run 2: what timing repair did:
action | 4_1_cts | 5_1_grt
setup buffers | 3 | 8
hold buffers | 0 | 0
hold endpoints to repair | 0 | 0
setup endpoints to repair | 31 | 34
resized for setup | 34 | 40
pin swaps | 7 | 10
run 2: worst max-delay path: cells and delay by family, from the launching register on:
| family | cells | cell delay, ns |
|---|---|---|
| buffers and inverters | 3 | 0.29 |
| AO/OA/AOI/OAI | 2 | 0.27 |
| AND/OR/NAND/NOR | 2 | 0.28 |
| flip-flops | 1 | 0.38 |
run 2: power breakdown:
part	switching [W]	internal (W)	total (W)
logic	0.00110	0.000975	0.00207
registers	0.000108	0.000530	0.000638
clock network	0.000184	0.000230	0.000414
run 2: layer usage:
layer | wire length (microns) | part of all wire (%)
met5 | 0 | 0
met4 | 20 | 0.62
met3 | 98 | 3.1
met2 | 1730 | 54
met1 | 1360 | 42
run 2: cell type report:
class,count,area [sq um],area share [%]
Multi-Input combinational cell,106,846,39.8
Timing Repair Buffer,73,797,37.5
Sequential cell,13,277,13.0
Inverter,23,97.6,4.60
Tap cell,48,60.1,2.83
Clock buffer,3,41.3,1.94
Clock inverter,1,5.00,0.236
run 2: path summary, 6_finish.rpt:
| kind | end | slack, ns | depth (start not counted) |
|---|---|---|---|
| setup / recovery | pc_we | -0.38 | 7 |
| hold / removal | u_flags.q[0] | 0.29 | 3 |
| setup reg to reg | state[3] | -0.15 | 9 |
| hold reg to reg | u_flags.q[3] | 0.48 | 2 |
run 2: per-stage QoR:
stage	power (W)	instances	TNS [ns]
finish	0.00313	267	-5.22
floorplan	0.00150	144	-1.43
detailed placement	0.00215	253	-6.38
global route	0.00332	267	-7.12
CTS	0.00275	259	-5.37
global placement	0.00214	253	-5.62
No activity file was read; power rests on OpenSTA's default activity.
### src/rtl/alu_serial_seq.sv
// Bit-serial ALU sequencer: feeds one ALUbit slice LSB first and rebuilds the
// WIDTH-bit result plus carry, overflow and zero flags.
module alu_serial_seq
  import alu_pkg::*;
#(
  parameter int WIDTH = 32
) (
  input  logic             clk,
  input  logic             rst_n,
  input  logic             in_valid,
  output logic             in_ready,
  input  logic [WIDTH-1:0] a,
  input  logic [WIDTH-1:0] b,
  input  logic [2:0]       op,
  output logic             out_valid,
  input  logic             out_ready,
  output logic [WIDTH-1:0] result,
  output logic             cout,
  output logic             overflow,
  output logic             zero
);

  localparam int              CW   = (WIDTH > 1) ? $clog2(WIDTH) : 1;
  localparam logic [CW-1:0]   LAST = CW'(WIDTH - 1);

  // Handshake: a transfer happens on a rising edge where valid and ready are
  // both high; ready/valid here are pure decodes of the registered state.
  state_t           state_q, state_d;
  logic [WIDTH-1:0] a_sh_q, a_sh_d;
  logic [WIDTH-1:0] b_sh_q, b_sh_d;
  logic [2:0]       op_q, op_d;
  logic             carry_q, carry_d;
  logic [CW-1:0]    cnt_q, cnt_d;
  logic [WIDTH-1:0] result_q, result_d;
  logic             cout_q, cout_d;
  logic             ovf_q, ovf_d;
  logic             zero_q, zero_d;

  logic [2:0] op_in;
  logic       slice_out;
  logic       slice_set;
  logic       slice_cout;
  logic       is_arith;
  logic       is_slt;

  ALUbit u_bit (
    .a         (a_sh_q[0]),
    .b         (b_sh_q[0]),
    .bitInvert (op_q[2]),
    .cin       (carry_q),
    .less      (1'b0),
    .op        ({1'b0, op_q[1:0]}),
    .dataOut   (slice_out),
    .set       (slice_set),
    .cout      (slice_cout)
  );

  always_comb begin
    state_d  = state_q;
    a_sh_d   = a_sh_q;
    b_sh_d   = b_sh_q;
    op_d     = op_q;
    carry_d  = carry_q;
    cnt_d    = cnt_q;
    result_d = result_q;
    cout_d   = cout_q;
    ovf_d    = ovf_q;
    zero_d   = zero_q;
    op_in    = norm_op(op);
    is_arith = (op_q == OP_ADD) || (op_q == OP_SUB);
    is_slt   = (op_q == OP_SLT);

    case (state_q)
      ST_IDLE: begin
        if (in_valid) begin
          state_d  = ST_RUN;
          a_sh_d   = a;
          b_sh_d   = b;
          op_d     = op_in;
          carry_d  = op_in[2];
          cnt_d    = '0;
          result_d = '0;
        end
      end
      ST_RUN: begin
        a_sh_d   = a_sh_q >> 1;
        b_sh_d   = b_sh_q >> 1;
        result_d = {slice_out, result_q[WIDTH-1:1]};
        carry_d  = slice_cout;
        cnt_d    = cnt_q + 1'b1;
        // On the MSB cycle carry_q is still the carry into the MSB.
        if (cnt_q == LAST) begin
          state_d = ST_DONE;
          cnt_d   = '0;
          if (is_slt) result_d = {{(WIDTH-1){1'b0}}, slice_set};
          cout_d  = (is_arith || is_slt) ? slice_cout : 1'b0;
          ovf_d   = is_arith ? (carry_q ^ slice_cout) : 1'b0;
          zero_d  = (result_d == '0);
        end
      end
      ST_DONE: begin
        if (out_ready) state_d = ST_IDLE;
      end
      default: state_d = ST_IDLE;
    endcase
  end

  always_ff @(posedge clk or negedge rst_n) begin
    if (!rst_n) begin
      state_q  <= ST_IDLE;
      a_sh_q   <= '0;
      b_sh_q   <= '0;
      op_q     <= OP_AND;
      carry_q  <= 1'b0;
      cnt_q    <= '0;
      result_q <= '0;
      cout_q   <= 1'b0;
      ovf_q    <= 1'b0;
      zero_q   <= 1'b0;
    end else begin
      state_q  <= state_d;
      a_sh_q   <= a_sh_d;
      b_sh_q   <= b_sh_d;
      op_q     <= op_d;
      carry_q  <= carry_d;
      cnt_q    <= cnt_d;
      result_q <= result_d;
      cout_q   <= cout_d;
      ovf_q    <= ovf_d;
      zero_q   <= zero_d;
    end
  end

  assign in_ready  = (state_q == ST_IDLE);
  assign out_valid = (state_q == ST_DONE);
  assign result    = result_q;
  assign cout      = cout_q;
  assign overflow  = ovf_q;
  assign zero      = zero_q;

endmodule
* * *
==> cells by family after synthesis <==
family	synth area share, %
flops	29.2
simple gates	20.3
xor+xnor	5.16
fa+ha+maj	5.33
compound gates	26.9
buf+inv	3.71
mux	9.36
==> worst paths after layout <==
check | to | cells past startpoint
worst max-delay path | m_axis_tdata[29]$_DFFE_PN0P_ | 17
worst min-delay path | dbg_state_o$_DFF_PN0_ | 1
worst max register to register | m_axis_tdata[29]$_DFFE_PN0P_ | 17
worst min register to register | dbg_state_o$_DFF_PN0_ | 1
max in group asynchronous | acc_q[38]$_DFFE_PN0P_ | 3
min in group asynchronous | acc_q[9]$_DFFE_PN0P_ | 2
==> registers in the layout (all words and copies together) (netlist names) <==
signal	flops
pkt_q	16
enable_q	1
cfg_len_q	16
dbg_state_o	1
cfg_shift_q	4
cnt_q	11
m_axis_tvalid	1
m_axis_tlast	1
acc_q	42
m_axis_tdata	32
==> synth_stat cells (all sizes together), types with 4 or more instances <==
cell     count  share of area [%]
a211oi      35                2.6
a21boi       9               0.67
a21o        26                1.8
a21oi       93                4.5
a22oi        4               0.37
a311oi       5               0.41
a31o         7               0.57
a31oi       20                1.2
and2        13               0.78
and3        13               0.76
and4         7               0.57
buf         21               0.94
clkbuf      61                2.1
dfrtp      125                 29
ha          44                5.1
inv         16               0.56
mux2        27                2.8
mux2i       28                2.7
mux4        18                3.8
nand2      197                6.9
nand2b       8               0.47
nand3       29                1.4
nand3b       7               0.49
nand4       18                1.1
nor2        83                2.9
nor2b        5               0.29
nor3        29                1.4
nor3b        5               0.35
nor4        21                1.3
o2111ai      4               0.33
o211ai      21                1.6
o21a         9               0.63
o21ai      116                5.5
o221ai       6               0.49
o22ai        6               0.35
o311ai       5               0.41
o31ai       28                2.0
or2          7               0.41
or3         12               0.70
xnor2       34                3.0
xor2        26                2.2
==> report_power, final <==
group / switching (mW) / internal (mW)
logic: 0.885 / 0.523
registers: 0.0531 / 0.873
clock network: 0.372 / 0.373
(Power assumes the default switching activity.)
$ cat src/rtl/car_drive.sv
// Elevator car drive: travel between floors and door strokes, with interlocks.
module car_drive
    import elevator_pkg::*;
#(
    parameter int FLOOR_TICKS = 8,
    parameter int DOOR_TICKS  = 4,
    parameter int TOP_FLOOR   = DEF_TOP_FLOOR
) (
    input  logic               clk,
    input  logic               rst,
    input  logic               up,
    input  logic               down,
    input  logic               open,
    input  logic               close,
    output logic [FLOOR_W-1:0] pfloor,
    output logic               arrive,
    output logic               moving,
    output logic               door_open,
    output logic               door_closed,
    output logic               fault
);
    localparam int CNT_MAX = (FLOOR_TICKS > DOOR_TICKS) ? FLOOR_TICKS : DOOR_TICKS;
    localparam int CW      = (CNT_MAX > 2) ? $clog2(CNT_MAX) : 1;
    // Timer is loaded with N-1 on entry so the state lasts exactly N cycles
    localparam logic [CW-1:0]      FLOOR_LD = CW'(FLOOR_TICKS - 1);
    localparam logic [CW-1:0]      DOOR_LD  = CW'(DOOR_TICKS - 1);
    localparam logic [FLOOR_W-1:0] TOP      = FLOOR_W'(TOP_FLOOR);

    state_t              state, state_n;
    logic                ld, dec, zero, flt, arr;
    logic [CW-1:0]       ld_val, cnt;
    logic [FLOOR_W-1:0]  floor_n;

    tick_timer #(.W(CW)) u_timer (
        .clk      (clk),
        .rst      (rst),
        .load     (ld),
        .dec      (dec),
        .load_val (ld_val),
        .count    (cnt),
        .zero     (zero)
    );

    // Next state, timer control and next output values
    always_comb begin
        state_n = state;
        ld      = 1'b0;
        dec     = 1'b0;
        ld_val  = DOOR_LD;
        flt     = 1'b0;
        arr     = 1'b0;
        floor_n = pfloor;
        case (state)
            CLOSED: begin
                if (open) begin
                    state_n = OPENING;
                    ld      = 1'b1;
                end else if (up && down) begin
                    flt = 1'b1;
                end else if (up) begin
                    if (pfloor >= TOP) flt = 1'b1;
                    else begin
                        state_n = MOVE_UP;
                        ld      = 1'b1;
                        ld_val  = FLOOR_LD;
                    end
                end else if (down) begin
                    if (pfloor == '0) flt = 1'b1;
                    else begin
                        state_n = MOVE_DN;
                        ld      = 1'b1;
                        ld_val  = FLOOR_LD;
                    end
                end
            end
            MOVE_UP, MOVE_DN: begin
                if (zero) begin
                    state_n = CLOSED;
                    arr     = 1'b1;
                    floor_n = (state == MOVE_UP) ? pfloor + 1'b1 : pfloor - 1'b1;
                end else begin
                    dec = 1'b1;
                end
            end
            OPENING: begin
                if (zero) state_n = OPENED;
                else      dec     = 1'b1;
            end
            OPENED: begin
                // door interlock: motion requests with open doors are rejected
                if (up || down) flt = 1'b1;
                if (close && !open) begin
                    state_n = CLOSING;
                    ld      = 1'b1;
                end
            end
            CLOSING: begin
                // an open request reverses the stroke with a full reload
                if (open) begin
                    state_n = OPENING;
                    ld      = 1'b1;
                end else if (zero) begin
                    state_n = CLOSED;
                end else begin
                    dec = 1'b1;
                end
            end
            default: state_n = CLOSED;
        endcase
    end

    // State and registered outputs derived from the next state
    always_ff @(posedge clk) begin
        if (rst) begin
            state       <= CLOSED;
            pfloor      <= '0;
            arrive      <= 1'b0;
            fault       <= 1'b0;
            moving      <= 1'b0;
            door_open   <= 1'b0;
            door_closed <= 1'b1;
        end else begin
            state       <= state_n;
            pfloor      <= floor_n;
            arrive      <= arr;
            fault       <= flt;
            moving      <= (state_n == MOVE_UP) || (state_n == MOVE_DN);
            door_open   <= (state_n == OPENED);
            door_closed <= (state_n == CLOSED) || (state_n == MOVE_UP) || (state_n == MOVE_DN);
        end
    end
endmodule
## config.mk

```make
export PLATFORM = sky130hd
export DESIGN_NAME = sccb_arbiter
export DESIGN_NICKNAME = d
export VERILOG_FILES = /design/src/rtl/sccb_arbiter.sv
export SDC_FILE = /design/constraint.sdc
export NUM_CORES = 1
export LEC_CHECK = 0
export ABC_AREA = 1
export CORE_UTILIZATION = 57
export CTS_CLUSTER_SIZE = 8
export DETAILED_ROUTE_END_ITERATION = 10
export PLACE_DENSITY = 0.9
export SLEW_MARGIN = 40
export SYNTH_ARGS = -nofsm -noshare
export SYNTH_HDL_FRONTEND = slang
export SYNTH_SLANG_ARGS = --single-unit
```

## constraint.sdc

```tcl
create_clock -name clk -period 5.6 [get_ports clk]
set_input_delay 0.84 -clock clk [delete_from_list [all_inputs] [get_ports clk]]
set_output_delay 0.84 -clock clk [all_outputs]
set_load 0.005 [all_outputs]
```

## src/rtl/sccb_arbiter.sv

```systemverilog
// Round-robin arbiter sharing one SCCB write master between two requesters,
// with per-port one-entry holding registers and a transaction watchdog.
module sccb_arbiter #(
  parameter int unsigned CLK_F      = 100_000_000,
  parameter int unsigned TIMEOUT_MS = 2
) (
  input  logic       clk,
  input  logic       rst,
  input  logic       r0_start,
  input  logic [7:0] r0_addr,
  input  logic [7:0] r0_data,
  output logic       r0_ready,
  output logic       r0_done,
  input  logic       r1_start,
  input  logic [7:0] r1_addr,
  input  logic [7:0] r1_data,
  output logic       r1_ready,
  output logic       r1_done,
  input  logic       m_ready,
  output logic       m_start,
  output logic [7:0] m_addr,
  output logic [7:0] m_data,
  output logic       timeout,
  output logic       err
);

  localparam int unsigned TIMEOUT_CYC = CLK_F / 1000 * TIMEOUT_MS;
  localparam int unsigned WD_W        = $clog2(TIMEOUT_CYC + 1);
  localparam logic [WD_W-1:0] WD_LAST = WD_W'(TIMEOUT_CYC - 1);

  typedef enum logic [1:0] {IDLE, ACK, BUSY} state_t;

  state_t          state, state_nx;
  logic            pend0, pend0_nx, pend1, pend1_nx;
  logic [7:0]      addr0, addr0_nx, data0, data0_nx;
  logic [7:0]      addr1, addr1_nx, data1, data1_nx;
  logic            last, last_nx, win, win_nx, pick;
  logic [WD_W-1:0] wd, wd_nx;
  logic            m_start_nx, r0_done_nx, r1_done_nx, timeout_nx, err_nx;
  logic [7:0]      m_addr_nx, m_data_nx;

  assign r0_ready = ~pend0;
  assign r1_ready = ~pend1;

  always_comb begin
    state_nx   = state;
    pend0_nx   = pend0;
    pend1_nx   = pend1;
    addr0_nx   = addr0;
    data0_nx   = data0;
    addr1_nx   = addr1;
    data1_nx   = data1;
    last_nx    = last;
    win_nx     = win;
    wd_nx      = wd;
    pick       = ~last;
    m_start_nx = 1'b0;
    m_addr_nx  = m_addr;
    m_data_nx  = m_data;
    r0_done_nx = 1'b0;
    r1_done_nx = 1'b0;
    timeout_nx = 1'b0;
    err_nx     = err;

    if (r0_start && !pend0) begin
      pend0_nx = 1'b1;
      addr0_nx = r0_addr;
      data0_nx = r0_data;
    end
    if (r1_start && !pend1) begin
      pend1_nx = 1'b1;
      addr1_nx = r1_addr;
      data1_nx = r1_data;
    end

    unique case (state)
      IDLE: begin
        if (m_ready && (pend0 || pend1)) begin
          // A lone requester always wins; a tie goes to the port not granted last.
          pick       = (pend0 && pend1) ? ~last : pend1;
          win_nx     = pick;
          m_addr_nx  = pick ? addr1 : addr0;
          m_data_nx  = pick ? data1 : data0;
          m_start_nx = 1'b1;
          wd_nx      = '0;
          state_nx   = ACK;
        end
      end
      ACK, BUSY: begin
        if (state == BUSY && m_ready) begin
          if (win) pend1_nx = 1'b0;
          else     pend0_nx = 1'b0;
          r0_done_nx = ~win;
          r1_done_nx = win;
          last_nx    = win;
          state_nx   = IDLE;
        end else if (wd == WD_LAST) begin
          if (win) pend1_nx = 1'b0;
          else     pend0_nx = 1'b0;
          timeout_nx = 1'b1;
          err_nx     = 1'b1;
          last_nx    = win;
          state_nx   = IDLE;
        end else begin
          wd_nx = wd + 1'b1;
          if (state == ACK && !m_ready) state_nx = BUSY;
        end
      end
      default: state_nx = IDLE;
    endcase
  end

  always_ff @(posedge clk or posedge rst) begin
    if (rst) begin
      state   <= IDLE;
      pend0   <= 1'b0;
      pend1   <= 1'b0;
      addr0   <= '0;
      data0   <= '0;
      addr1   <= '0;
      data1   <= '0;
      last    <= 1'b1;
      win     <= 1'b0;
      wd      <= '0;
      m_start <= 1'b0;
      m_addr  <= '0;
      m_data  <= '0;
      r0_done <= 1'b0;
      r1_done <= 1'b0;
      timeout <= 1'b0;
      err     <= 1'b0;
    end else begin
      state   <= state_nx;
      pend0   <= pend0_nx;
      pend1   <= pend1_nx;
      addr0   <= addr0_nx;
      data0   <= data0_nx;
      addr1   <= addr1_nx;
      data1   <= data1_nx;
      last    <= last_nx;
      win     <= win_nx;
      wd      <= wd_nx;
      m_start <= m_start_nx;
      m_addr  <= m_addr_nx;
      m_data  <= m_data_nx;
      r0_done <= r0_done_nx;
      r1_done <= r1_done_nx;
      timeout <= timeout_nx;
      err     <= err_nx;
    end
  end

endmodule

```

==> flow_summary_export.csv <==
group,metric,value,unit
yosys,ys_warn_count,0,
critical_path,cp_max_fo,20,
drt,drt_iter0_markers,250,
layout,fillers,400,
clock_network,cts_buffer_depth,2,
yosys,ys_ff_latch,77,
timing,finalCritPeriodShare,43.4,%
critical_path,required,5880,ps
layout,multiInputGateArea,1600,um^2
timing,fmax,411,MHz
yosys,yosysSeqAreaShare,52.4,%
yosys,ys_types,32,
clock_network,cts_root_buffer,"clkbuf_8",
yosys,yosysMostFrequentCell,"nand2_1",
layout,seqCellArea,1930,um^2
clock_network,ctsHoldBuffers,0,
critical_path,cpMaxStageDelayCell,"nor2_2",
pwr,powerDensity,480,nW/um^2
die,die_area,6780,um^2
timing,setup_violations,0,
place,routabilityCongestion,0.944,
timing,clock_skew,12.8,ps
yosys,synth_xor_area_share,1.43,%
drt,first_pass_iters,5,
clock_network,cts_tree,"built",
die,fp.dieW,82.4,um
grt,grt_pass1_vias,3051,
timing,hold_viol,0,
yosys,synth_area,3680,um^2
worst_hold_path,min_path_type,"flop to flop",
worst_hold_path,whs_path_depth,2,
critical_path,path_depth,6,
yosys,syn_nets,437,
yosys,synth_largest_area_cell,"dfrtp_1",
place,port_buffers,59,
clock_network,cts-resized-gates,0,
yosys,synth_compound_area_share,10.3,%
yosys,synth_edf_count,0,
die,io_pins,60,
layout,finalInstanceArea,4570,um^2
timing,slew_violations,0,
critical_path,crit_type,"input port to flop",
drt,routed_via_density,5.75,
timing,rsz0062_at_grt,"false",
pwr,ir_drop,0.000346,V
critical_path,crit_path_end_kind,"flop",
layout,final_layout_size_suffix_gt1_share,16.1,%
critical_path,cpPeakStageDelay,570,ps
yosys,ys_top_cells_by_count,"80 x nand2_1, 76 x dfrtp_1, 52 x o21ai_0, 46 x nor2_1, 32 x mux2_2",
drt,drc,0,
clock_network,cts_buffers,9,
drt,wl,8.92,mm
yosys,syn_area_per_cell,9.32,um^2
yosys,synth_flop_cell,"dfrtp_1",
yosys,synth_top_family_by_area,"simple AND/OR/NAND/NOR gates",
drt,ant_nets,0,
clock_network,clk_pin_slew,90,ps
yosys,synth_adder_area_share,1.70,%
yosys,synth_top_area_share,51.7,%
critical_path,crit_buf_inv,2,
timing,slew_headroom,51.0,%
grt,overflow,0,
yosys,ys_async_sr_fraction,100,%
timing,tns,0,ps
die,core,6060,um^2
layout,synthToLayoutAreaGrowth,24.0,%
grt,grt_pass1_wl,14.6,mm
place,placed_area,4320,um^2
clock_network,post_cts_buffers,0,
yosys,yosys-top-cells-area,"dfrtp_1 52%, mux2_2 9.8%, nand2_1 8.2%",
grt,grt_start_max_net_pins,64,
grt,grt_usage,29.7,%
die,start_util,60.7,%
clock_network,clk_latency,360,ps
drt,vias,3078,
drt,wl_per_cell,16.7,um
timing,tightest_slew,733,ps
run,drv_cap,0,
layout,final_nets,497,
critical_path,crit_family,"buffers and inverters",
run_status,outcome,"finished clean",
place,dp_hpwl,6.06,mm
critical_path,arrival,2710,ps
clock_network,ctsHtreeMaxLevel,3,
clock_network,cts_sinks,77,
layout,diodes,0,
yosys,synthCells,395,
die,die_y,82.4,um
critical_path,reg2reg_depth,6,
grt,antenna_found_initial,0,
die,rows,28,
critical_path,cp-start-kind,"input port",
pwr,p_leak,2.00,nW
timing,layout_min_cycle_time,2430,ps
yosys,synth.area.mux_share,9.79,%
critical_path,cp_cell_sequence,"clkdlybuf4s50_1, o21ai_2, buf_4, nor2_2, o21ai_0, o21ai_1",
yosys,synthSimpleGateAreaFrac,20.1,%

> _What to produce_
Copy every line of the records above that contains "after".

> _Written answer_
==> cells by family after synthesis <==
==> worst paths after layout <==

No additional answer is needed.